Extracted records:
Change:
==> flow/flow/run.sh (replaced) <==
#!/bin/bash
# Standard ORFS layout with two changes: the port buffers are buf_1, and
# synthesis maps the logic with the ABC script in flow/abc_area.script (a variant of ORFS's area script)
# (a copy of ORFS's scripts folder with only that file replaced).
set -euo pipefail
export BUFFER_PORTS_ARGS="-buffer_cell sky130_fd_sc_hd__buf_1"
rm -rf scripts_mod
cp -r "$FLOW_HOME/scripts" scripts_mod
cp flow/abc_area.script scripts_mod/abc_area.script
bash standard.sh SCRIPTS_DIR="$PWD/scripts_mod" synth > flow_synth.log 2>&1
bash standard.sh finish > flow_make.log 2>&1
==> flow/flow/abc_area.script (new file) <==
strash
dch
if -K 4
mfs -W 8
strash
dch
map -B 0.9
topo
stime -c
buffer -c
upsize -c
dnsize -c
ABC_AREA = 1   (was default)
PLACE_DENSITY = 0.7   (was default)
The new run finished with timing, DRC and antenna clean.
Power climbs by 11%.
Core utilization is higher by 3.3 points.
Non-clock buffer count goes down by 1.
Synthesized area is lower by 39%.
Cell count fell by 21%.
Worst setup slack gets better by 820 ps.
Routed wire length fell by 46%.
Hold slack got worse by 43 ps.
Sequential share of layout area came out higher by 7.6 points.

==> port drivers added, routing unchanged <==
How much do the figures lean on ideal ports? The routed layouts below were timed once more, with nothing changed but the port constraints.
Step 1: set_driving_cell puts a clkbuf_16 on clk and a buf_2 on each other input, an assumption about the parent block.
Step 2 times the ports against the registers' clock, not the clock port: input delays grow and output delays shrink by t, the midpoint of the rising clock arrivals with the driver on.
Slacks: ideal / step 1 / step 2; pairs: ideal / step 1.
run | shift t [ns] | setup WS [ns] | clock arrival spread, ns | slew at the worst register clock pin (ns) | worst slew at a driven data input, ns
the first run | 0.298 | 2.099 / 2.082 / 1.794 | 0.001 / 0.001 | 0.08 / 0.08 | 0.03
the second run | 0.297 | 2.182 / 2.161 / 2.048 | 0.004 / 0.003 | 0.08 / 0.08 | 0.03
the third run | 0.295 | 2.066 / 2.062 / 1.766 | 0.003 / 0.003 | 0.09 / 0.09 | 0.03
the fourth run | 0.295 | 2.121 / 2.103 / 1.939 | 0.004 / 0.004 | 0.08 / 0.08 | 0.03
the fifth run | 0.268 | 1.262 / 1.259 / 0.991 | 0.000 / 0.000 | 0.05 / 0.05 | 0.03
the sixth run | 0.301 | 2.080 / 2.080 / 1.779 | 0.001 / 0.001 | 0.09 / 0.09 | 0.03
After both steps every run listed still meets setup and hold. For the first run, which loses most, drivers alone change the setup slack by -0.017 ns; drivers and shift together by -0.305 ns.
---
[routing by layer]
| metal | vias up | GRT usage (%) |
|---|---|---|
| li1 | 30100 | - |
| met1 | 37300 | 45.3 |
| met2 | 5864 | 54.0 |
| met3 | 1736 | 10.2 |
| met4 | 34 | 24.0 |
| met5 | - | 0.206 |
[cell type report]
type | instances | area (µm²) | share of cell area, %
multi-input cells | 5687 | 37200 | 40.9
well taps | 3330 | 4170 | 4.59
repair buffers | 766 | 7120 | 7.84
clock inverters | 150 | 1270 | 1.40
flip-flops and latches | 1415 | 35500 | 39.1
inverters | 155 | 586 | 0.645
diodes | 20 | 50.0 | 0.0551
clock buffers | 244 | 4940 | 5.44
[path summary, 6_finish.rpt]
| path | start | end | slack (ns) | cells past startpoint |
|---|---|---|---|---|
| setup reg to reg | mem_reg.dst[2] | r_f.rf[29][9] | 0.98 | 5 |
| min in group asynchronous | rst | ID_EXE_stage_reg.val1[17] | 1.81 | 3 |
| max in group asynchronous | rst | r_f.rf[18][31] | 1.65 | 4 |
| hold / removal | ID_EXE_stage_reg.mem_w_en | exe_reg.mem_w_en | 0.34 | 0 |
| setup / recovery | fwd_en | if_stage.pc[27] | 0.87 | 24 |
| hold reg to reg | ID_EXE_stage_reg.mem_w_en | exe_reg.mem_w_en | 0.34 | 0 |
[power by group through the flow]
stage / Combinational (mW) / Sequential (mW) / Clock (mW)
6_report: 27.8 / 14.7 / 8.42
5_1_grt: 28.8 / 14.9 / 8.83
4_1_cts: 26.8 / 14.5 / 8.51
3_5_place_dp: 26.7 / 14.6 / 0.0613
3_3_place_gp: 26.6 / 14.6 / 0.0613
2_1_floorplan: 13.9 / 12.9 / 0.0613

• [PROBLEM STATEMENT] Of the lines above, output exactly those from the line bearing "the sixth run" through the line bearing "After both steps", inclusive.

• [ANSWER FOR THE TASK]
the sixth run | 0.301 | 2.080 / 2.080 / 1.779 | 0.001 / 0.001 | 0.09 / 0.09 | 0.03
After both steps every run listed still meets setup and hold. For the first run, which loses most, drivers alone change the setup slack by -0.017 ns; drivers and shift together by -0.305 ns.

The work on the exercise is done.